But beyond the admirable intentions, the foyer and the auditorium, what is ETT putting on the stage? Two years ago I found their Hamlet distracted by some finicky and modishly anachronistic staging details. Here the same director, Stephen Unwin, has eschewed all that for a straightforward show in Jacobean dress on a mostly bare stage (set design by Franziska Wilcken, costumes by Heather Leat). The void, relieved only in some scenes by a row of candles far upstage, emphasises the "rawness" that Scotland has fallen into and the ultimate loneliness of the Macbeths. In the sleepwalking scene, Lady Macbeth (Hilary Lyon) beats desperately back and forth across this emptiness and yet is as imprisoned as a moth in a bottle.

This spare presentation trusts the language and leaves it all for the voice to do. Almost uniformly, this production is clearly and forcefully spoken in a way that makes the action readily intelligible, and the sheer body of phrase after phrase - "And make my seated heart knock at my ribs", "thy bones are marrowless" - strikes the attention. Even so, most of the time there could be a greater level of invention and expression, which would add to other lines the surprise and freshness that Karen Bryson's Lady Macduff finds in hers.

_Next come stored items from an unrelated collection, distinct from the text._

## src/rtl/plsb_pkg.sv

```systemverilog
// plsb_pkg: constants and types for the port indicator select and boot strap block.
// assumes a 125 MHz system clock and an APB slave with 32-bit data.
package plsb_pkg;

	// ----------------------------------------
	// clock and reset timing
	// ----------------------------------------
	localparam int unsigned CLK_PERIOD_NS = 8;
	localparam int unsigned RESET_MIN_CYCLES = 256;
	localparam logic [1:0] STRAP_SETTLE_CYCLES = 2'h2;

	// ----------------------------------------
	// register byte offsets
	// ----------------------------------------
	localparam logic [11:0] WAN_MISC_CTRL_OFS = 12'h000;
	localparam logic [11:0] SWITCH_CTRL0_OFS = 12'h004;
	localparam logic [11:0] STRAP_STATUS_OFS = 12'h008;
	localparam logic [11:0] INDICATOR_STATE_OFS = 12'h00C;

	// ----------------------------------------
	// field positions
	// ----------------------------------------
	localparam int unsigned WAN_SEL0_LSB = 0;
	localparam int unsigned WAN_SEL1_LSB = 4;
	localparam int unsigned LAN_SEL0_LSB = 25;
	localparam int unsigned LAN_SEL1_LSB = 22;
	localparam int unsigned SEL_WIDTH = 3;
	localparam int unsigned STS_WIDTH_LSB = 0;
	localparam int unsigned STS_CPUCLK_BIT = 2;
	localparam int unsigned STS_RSVD_BIT = 3;
	localparam int unsigned STS_LATCHED_BIT = 4;
	localparam int unsigned LAN_PORTS = 4;

	// ----------------------------------------
	// reset values of the selector fields
	// ----------------------------------------
	localparam logic [2:0] WAN_SEL0_RESET = 3'h1;
	localparam logic [2:0] WAN_SEL1_RESET = 3'h4;
	localparam logic [2:0] LAN_SEL0_RESET = 3'h1;
	localparam logic [2:0] LAN_SEL1_RESET = 3'h4;

	// ----------------------------------------
	// indicator selector codes
	// ----------------------------------------
	localparam logic [2:0] SEL_SPEED = 3'h0;
	localparam logic [2:0] SEL_LINK = 3'h1;
	localparam logic [2:0] SEL_DUPLEX = 3'h2;
	localparam logic [2:0] SEL_COLLISION = 3'h3;
	localparam logic [2:0] SEL_ACTIVITY = 3'h4;
	localparam logic [2:0] SEL_FD_COLLISION = 3'h5;
	localparam logic [2:0] SEL_LINK_ACT = 3'h6;

	// ----------------------------------------
	// boot bank width strap codes
	// ----------------------------------------
	localparam logic [1:0] WIDTH_RESERVED = 2'h0;
	localparam logic [1:0] WIDTH_8BIT = 2'h1;
	localparam logic [1:0] WIDTH_16BIT = 2'h2;
	localparam logic [1:0] WIDTH_32BIT = 2'h3;

	// strap handling sequence, gray coded
	typedef enum logic [1:0] {
		ST_SAMPLE = 2'h0,
		ST_SETTLE = 2'h1,
		ST_RUN = 2'h3
	} plsb_state_e;

	// per port status from the phy and mac
	typedef struct packed {
		logic speed100;
		logic linkUp;
		logic fullDuplex;
		logic collision;
		logic activity;
	} plsb_port_stat_s;

	// decoded strap results
	typedef struct packed {
		logic [1:0] bootBankWidthStrap;
		logic width8;
		logic width16;
		logic width32;
		logic widthReserved;
		logic cpuClockSourceStrap;
	} plsb_strap_s;

endpackage

```

## src/rtl/plsb_led_strap.sv

```systemverilog
// plsb_led_strap: port indicator selection and reset-time strap capture.
// assumes port status from phy/mac logic on clk, apb master on clk,
// and board pull resistors that hold the strap pins during reset.
// one clock domain, no interrupt and no buffering of its own.
//
// What this block does
// - wan indicator 0 shows the event chosen by wan misc control bits [2:0].
// - wan indicator 1 shows the event chosen by wan misc control bits [6:4].
// - lan indicator 0 of all four ports follows switch control 0 bits [27:25].
// - lan indicator 1 of all four ports follows switch control 0 bits [24:22].
// - codes 000 to 011 show speed, link, duplex and collision.
// - codes 100 to 110 show activity, full-duplex collision and link without activity.
// - during reset the wan indicator pins are inputs forming the width strap.
// - strap 01 means 8 bits, 10 means 16 bits, 11 means 32 bits, 00 is reserved.
// - boot fetch from bank 0 uses the strapped width, which the board must hold valid.
// - during reset the request-to-send pin gives the cpu clock source strap.
// - once the straps are latched the request-to-send pin is an active low transmit request.
`timescale 1ns/1ps

module plsb_led_strap
	import plsb_pkg::*;
(
	// clock and reset
	input wire logic clk,
	input wire logic rst_n,
	// apb slave
	input wire logic psel,
	input wire logic penable,
	input wire logic pwrite,
	input wire logic [11:0] paddr,
	input wire logic [31:0] pwdata,
	input wire logic [3:0] pstrb,
	output logic [31:0] prdata,
	output logic pready,
	output logic pslverr,
	// port status from phy and mac logic
	input wire plsb_port_stat_s wanStat,
	input wire plsb_port_stat_s [LAN_PORTS-1:0] lanStat,
	// uart transmit request, active high
	input wire logic serialTxRequest,
	// wan indicator 0 pin, shared with strap bit 0
	input wire logic wanIndicator0In,
	output logic wanIndicator0Out,
	output logic wanIndicator0Oe,
	// wan indicator 1 pin, shared with strap bit 1
	input wire logic wanIndicator1In,
	output logic wanIndicator1Out,
	output logic wanIndicator1Oe,
	// request-to-send pin, shared with cpu clock strap
	input wire logic serialRequestToSendIn,
	output logic serialRequestToSendOut_n,
	output logic serialRequestToSendOe,
	// lan indicator pins, index 0 is port 1
	output logic [LAN_PORTS-1:0] lanIndicator0,
	output logic [LAN_PORTS-1:0] lanIndicator1,
	// latched strap results
	output plsb_strap_s strap,
	output logic strapLatched
);

	// ----------------------------------------
	// state
	// ----------------------------------------

	// all registered state of the block
	typedef struct packed {
		plsb_state_e st;
		logic [1:0] settle;
		logic [1:0] widthSync1;
		logic [1:0] widthSync2;
		logic rtsSync1;
		logic rtsSync2;
		logic [1:0] bankWidth;
		logic cpuClkStrap;
		plsb_strap_s strapDec;
		logic [2:0] wanSel0;
		logic [2:0] wanSel1;
		logic [2:0] lanSel0;
		logic [2:0] lanSel1;
		logic wanLed0;
		logic wanLed1;
		logic [LAN_PORTS-1:0] lanLed0;
		logic [LAN_PORTS-1:0] lanLed1;
		logic rtsOut_n;
		logic [31:0] rdata;
		logic slvErr;
	} plsb_regs_s;

	plsb_regs_s state_reg;
	plsb_regs_s state_next;

	// ----------------------------------------
	// helpers
	// ----------------------------------------

	// map a selector code onto one port's status
	// code 111 has no event and keeps the indicator dark
	// one decoder for all ports so wan and lan agree
	function automatic logic showEvent(input logic [2:0] sel, input plsb_port_stat_s s);
		case (sel)
			SEL_SPEED: showEvent = s.speed100;
			SEL_LINK: showEvent = s.linkUp;
			SEL_DUPLEX: showEvent = s.fullDuplex;
			SEL_COLLISION: showEvent = s.collision;
			SEL_ACTIVITY: showEvent = s.activity;
			SEL_FD_COLLISION: showEvent = s.collision & s.fullDuplex;
			SEL_LINK_ACT: showEvent = s.linkUp & ~s.activity;
			default: showEvent = 1'b0;
		endcase
	endfunction

	// expand byte strobes into a bit mask
	// byte lane i covers bits 8i to 8i+7
	function automatic logic [31:0] strobeMask(input logic [3:0] strb);
		logic [31:0] m;
		m = 32'h0000_0000;
		for (int i = 0; i < 4; i++) begin
			m[i*8 +: 8] = {8{strb[i]}};
		end
		strobeMask = m;
	endfunction

	// merge written bits of a field under the byte mask
	// bits whose lane is off keep their old value
	function automatic logic [2:0] mergeField(input logic [2:0] old, input logic [2:0] wr,
		input logic [2:0] msk);
		mergeField = (old & ~msk) | (wr & msk);
	endfunction

	// ----------------------------------------
	// access decode
	// ----------------------------------------

	logic setupPhase;
	logic writeAccess;
	logic [31:0] wrMask;
	logic addrHit;
	logic hitWan;
	logic hitSw;
	logic hitStrap;
	logic hitInd;
	logic [31:0] wanCtrlView;
	logic [31:0] swCtrlView;
	logic [31:0] strapView;
	logic [31:0] indView;

	// setup cycle and write access flags and the byte mask
	assign setupPhase = psel & ~penable;
	assign writeAccess = psel & penable & pwrite;
	assign wrMask = strobeMask(pstrb);

	// one hit per mapped word, any other address earns an error
	assign hitWan = (paddr == WAN_MISC_CTRL_OFS);
	assign hitSw = (paddr == SWITCH_CTRL0_OFS);
	assign hitStrap = (paddr == STRAP_STATUS_OFS);
	assign hitInd = (paddr == INDICATOR_STATE_OFS);
	assign addrHit = hitWan | hitSw | hitStrap | hitInd;

	// read views of each register
	// unused bits read as zero
	always_comb begin
		wanCtrlView = 32'h0000_0000;
		wanCtrlView[WAN_SEL0_LSB +: SEL_WIDTH] = state_reg.wanSel0;
		wanCtrlView[WAN_SEL1_LSB +: SEL_WIDTH] = state_reg.wanSel1;
		swCtrlView = 32'h0000_0000;
		swCtrlView[LAN_SEL0_LSB +: SEL_WIDTH] = state_reg.lanSel0;
		swCtrlView[LAN_SEL1_LSB +: SEL_WIDTH] = state_reg.lanSel1;
		strapView = 32'h0000_0000;
		strapView[STS_WIDTH_LSB +: 2] = state_reg.bankWidth;
		strapView[STS_CPUCLK_BIT] = state_reg.cpuClkStrap;
		strapView[STS_RSVD_BIT] = (state_reg.bankWidth == WIDTH_RESERVED);
		strapView[STS_LATCHED_BIT] = (state_reg.st == ST_RUN);
		indView = {22'h00_0000, state_reg.lanLed1, state_reg.lanLed0,
			state_reg.wanLed1, state_reg.wanLed0};
	end

	// ----------------------------------------
	// next state
	// ----------------------------------------

	// one combinational pass over all state
	always_comb begin
		state_next = state_reg;

		// pin synchronisers, first stage read only by second
		// straps and the rts pin are sampled only through these
		state_next.widthSync1 = {wanIndicator1In, wanIndicator0In};
		state_next.widthSync2 = state_reg.widthSync1;
		state_next.rtsSync1 = serialRequestToSendIn;
		state_next.rtsSync2 = state_reg.rtsSync1;

		// strap sequence after reset release:
		// edge 1 loads the first sync stage, edge 2 the second,
		// edge 3 takes the synchronised pins and hands the pins to the outputs.
		// the board must keep the straps steady over these edges,
		// as the pins stay released until the sequence reaches run.
		case (state_reg.st)
			ST_SAMPLE: begin
				state_next.settle = 2'h0;
				state_next.st = ST_SETTLE;
			end
			ST_SETTLE: begin
				state_next.settle = state_reg.settle + 2'h1;
				if (state_reg.settle == STRAP_SETTLE_CYCLES - 2'h1) begin
					state_next.bankWidth = state_reg.widthSync2;
					state_next.cpuClkStrap = state_reg.rtsSync2;
					// decoded once here so the strap outputs come from flops
					state_next.strapDec.bootBankWidthStrap = state_reg.widthSync2;
					state_next.strapDec.width8 = (state_reg.widthSync2 == WIDTH_8BIT);
					state_next.strapDec.width16 = (state_reg.widthSync2 == WIDTH_16BIT);
					state_next.strapDec.width32 = (state_reg.widthSync2 == WIDTH_32BIT);
					state_next.strapDec.widthReserved = (state_reg.widthSync2 == WIDTH_RESERVED);
					state_next.strapDec.cpuClockSourceStrap = state_reg.rtsSync2;
					state_next.st = ST_RUN;
				end
			end
			ST_RUN: begin
				state_next.settle = state_reg.settle;
			end
			default: begin
				state_next.st = ST_SAMPLE;
			end
		endcase

		// indicator selection for wan port
		// output follows status one edge later
		state_next.wanLed0 = showEvent(state_reg.wanSel0, wanStat);
		state_next.wanLed1 = showEvent(state_reg.wanSel1, wanStat);

		// indicator selection for lan ports, shared selectors
		// one selector pair drives all four ports alike
		for (int p = 0; p < LAN_PORTS; p++) begin
			state_next.lanLed0[p] = showEvent(state_reg.lanSel0, lanStat[p]);
			state_next.lanLed1[p] = showEvent(state_reg.lanSel1, lanStat[p]);
		end

		// transmit request, active low on the pin
		// one flop of delay keeps the pin free of glitches
		state_next.rtsOut_n = ~serialTxRequest;

		// read data and error captured in the setup cycle;
		// the access cycle then answers at once with pready tied high,
		// and prdata stands until the next setup cycle
		if (setupPhase) begin
			state_next.slvErr = ~addrHit;
			case (paddr)
				WAN_MISC_CTRL_OFS: state_next.rdata = wanCtrlView;
				SWITCH_CTRL0_OFS: state_next.rdata = swCtrlView;
				STRAP_STATUS_OFS: state_next.rdata = strapView;
				INDICATOR_STATE_OFS: state_next.rdata = indView;
				default: state_next.rdata = 32'h0000_0000;
			endcase
		end

		// selector writes in the access cycle, merged per byte lane;
		// bit 24 sits in byte 3 and bits 23:22 in byte 2, so a field
		// may be written in part; strap and indicator words are read only
		if (writeAccess) begin
			if (hitWan) begin
				state_next.wanSel0 = mergeField(state_reg.wanSel0,
					pwdata[WAN_SEL0_LSB +: SEL_WIDTH],
					wrMask[WAN_SEL0_LSB +: SEL_WIDTH]);
				state_next.wanSel1 = mergeField(state_reg.wanSel1,
					pwdata[WAN_SEL1_LSB +: SEL_WIDTH],
					wrMask[WAN_SEL1_LSB +: SEL_WIDTH]);
			end
			if (hitSw) begin
				state_next.lanSel0 = mergeField(state_reg.lanSel0,
					pwdata[LAN_SEL0_LSB +: SEL_WIDTH],
					wrMask[LAN_SEL0_LSB +: SEL_WIDTH]);
				state_next.lanSel1 = mergeField(state_reg.lanSel1,
					pwdata[LAN_SEL1_LSB +: SEL_WIDTH],
					wrMask[LAN_SEL1_LSB +: SEL_WIDTH]);
			end
		end
	end

	// ----------------------------------------
	// state registers
	// ----------------------------------------

	// single register bank with asynchronous reset
	// reset releases every shared pin at once, so the board straps win
	always_ff @(posedge clk or negedge rst_n) begin
		if (!rst_n) begin
			state_reg.st <= ST_SAMPLE;
			state_reg.settle <= 2'h0;
			state_reg.widthSync1 <= 2'h0;
			state_reg.widthSync2 <= 2'h0;
			state_reg.rtsSync1 <= 1'b0;
			state_reg.rtsSync2 <= 1'b0;
			state_reg.bankWidth <= WIDTH_RESERVED;
			state_reg.cpuClkStrap <= 1'b0;
			state_reg.strapDec.bootBankWidthStrap <= WIDTH_RESERVED;
			state_reg.strapDec.width8 <= 1'b0;
			state_reg.strapDec.width16 <= 1'b0;
			state_reg.strapDec.width32 <= 1'b0;
			state_reg.strapDec.widthReserved <= 1'b1;
			state_reg.strapDec.cpuClockSourceStrap <= 1'b0;
			state_reg.wanSel0 <= WAN_SEL0_RESET;
			state_reg.wanSel1 <= WAN_SEL1_RESET;
			state_reg.lanSel0 <= LAN_SEL0_RESET;
			state_reg.lanSel1 <= LAN_SEL1_RESET;
			state_reg.wanLed0 <= 1'b0;
			state_reg.wanLed1 <= 1'b0;
			state_reg.lanLed0 <= 4'h0;
			state_reg.lanLed1 <= 4'h0;
			state_reg.rtsOut_n <= 1'b1;
			state_reg.rdata <= 32'h0000_0000;
			state_reg.slvErr <= 1'b0;
		end else begin
			state_reg <= state_next;
		end
	end

	// ----------------------------------------
	// outputs
	// ----------------------------------------

	// apb answer, zero wait states
	// pslverr only in the access cycle of an unmapped word
	assign pready = 1'b1;
	assign prdata = state_reg.rdata;
	assign pslverr = psel & penable & state_reg.slvErr;

	// shared pins stay released until straps are held
	// enables come from the state register, never from the raw reset
	assign wanIndicator0Out = state_reg.wanLed0;
	assign wanIndicator1Out = state_reg.wanLed1;
	assign wanIndicator0Oe = (state_reg.st == ST_RUN);
	assign wanIndicator1Oe = (state_reg.st == ST_RUN);
	assign serialRequestToSendOut_n = state_reg.rtsOut_n;
	assign serialRequestToSendOe = (state_reg.st == ST_RUN);

	// lan indicators are dedicated outputs
	assign lanIndicator0 = state_reg.lanLed0;
	assign lanIndicator1 = state_reg.lanLed1;

	// strap results for the boot fetch logic, registered at latch
	assign strap = state_reg.strapDec;
	assign strapLatched = (state_reg.st == ST_RUN);

endmodule

```

## config.mk

```make
export PLATFORM = sky130hd
export DESIGN_NAME = plsb_led_strap
export DESIGN_NICKNAME = d
export VERILOG_FILES = /design/src/rtl/plsb_pkg.sv /design/src/rtl/plsb_led_strap.sv
export SDC_FILE = /design/constraint.sdc
export NUM_CORES = 1
export LEC_CHECK = 0
export BUFFER_PORTS_ARGS = -buffer_cell sky130_fd_sc_hd__buf_2
export CORE_UTILIZATION = 40
export DETAILED_ROUTE_END_ITERATION = 10
export PLACE_DENSITY = 0.69
export SLEW_MARGIN = 20
export SYNTH_ARGS = -nofsm -noshare
export SYNTH_HDL_FRONTEND = slang
export SYNTH_SLANG_ARGS = --single-unit
```

## constraint.sdc

```tcl
create_clock -name clk -period 4.6 [get_ports clk]
set_input_delay 0.69 -clock clk [delete_from_list [all_inputs] [get_ports clk]]
set_output_delay 0.69 -clock clk [all_outputs]
set_load 0.1 [all_outputs]
```

==> key figures <==
Outcome
  – Outcome: completed

Routing
  – DR WL met2: about 3.3 mm
  – First-pass DRT Iterations: 4
  – Drt wl/cell: 14.8 µm
  – Final ANT Viol Nets: 0
  – Number of DRC markers in iteration 0: approximately 90
  – Via/cell ratio: 4.97
  – DRT met1 WL: between 3 and 4 mm
  – Drt total wl: ~7.0 mm
  – Max layer used: met4
  – DR WL met3: between 400 and 500 µm
  – Drt drc: 0
  – Vias: between 2000 and 2500

Critical path
  – CP delay by family, top: buffers and inverters
  – Crit-path cells: and2_1 > buf_2
  – CP Capture Type: output port
  – Buffers plus inverters on the worst setup path: 1
  – Kind of critical path: flop to output port
  – Required @ worst endpoint: between 3000 and 4000 ps
  – Reg2reg path depth: 2
  – Worst path max stage delay: ~460 ps
  – Slowest stage cell, crit path: buf_2
  – Worst Path Arrival: roughly 1500 ps
  – CP Launch Type: flop
  – Stages on worst setup path: 2
  – Crit path max fanout: 6

Pwr
  – Comb power frac: a little under a fifth
  – Pint: 763 µW
  – Leakage Power: ~0.0017 µW
  – Sw frac: between 30% and 40%
  – Reg power frac: 45.6%
  – Sw Pwr: 378 µW
  – Peak VDD IR: ~0.13 mV
  – PwrDens: approximately 320 nW/µm²
  – Overall Power: ~1100 µW
  – Clock share of power: a little over a third

Final layout
  – # diodes: 0
  – Layout cells sized above 1: approximately two fifths
  – Nets: around 450
  – Area grow syn2layout: 13.1%

Logic synthesis
  – Ys Warns: 0
  – Synth Flop Type: dfrtp_1
  – Fraction of registers with async set/reset: between 90% and 100%
  – Post-Syn Instances: between 300 and 400
  – Leading post-synthesis cells by cell area: dfrtp_1 40%, buf_4 12%, mux2_2 6.4%
  – Post-synth top area share: roughly two fifths
  – Synth Cell Area: approximately 3200 µm²
  – Number of enable flip-flop cells after synthesis: 0
  – Register bit total from synthesis: 57
  – Unique cell type count in the Yosys netlist: between 40 and 50
  – Leading area contributor after synthesis: dfrtp_1
  – Mean Syn Cell Area: around 10 µm²
  – Register area share after synthesis: 45.0%

Clock tree
  – Max H-tree Level: 3
  – Clock Tree Buf Depth: 2
  – Hold Buf Count CTS: 0
  – Worst-Skew Late Latency: between 300 and 400 ps
  – Postcts setup bufs: 0
  – CTS tree: yes
  – Clk slew on worst S/H paths: ~70 ps
  – Clock Root Buffer: clkbuf_8
  – # clock sinks: between 50 and 60
  – Clock buffer count from CTS: 9
  – Resize count post-CTS: 0

Floorplanning
  – Initial Utilization: about two fifths
  – Row count: 32
  – Boundary Pins: about 140
  – Vert. Die Dim: around 91 µm
  – Core ar.: 7730 µm²
  – Chip Width: ~91 µm
  – Die area: 8330 µm²

Run
  – Total of max-cap violations: 0

Placed design
  – Port Buf Inserts: between 90 and 100
  – Placer Congestion: 0.873
  – Hpwl dp: 5.39 mm

Timing
  – Final setup fails: 0
  – Period utilization: around 47%
  – Final hold vios: 0
  – Max Slew Vio Count: 0
  – Post-layout min period: 2150 ps
  – RSZ-0062 raised after global routing: no
  – Slew margin rel.: about half
  – Fmax: approximately 470 MHz
  – Setup TNS Final: 0 ps
  – Actual slew at the worst max-slew pin: between 700 and 800 ps
  – Clk_skew: between 5 and 6 ps

GRT
  – Global-route wire length before repair: around 11 mm
  – Tot GR Track Use: 17.9%
  – Largest net degree at the start of global routing: just under 60
  – Vias in the first global route: 2254
  – Global route overflow: 0
  – Initial antenna violation count: 0

Hold path
  – Worst Hold Class: flop to flop
  – Hold-critical path depth: 0
-- metal layers --
layer  track usage [%]  vias to the layer above
met5                 0                        -
met4              5.29                        0
met3              5.53                        7
met2              27.5                       97
met1              24.2                     1114
li1                  -                     1144
-- power by group through the flow --
stage          logic, µW  registers, µW  clock network [µW]
4_1_cts              213            521                 416
6_report             212            521                 408
3_5_place_dp         213            530                   0
3_3_place_gp         211            529                   0
5_1_grt              223            522                 446
2_1_floorplan        166            537                   0
-- cells by family (layout without fill, tap and decap cells) --
logic type | Yosys count | count (layout) | share of synthesized area [%]
compound gates | 60 | 60 | 13.2
simple gates | 85 | 85 | 14.6
buf+inv | 71 | 122 | 14.6
other cells | 2 | 17 | 0.235
fa+ha+maj | 1 | 1 | 0.392
mux | 31 | 31 | 12.0
flops | 57 | 57 | 45.0
-- cells in the final DEF (no fill, tap or decap), types with 3 or more instances in the layout --
cell / count
a221oi_1: 4
mux2_2: 18
mux4_2: 4
conb_1: 17
inv_1: 6
nor2_1: 11
and3_1: 6
a21oi_1: 3
o221ai_1: 5
clkinv_2: 3
dfrtp_1: 51
a31oi_1: 6
clkbuf_8: 10
nor2b_1: 11
buf_2: 99
a22oi_1: 5
o21ai_0: 17
nand2_1: 24
nand2b_1: 9
and2_1: 3
nand3_1: 9
mux2i_1: 9
a22o_1: 9
dfstp_2: 6
-- final cells by class --
| cell class | count | area, µm² |
|---|---|---|
| Clock buffer | 11 | 141 |
| Clock inverter | 5 | 31.3 |
| Fill cell | 764 | 4120 |
| Inverter | 6 | 22.5 |
| Multi-Input combinational cell | 194 | 1350 |
| Sequential cell | 57 | 1430 |
| Tap cell | 102 | 128 |
| Timing Repair Buffer | 100 | 503 |
-- worst register-to-register path: cells and delay by family (launching register included) --
kind   cells  cell delay (ps)
muxes      2              850
DFF        1              730
-- cell usage after synthesis (all sizes together), types with 2 or more instances --
| cell | count |
|---|---|
| nand2b | 9 |
| buf | 52 |
| a22o | 9 |
| inv | 6 |
| dfstp | 6 |
| o221ai | 5 |
| a31oi | 6 |
| and3 | 6 |
| nor2b | 12 |
| or4 | 3 |
| a22oi | 5 |
| conb | 2 |
| dfrtp | 51 |
| nor2 | 11 |
| nand3 | 9 |
| clkbuf | 13 |
| o21ai | 17 |
| mux2 | 18 |
| and2 | 3 |
| mux4 | 4 |
| o22ai | 2 |
| a221oi | 4 |
| a221o | 2 |
| o21a | 2 |
| mux2i | 9 |
| nand2 | 24 |
| o31ai | 2 |
| a21oi | 3 |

This is also evident in the late phase of Paul Higgins's performance as Macbeth. Not wholly convincing as a warrior, Higgins's strength lies in the way he conveys Macbeth's wondering and terrified sense of his own double nature - how his eye can wink at his hand. When he comes eventually to count the cost of this, he is riven by the knowledge of his own mind's disease. Thus, when he implores the doctor to cure "the written troubles" of Lady Macbeth's brain, he is also clearly describing himself. Now so self-aware, for the "poor player" lines Higgins rushes to the footlights to step out of character. It is a theatrical trick, but it works, collapsing the space between him and us. Momentarily, we peep into the abyss of nothingness together.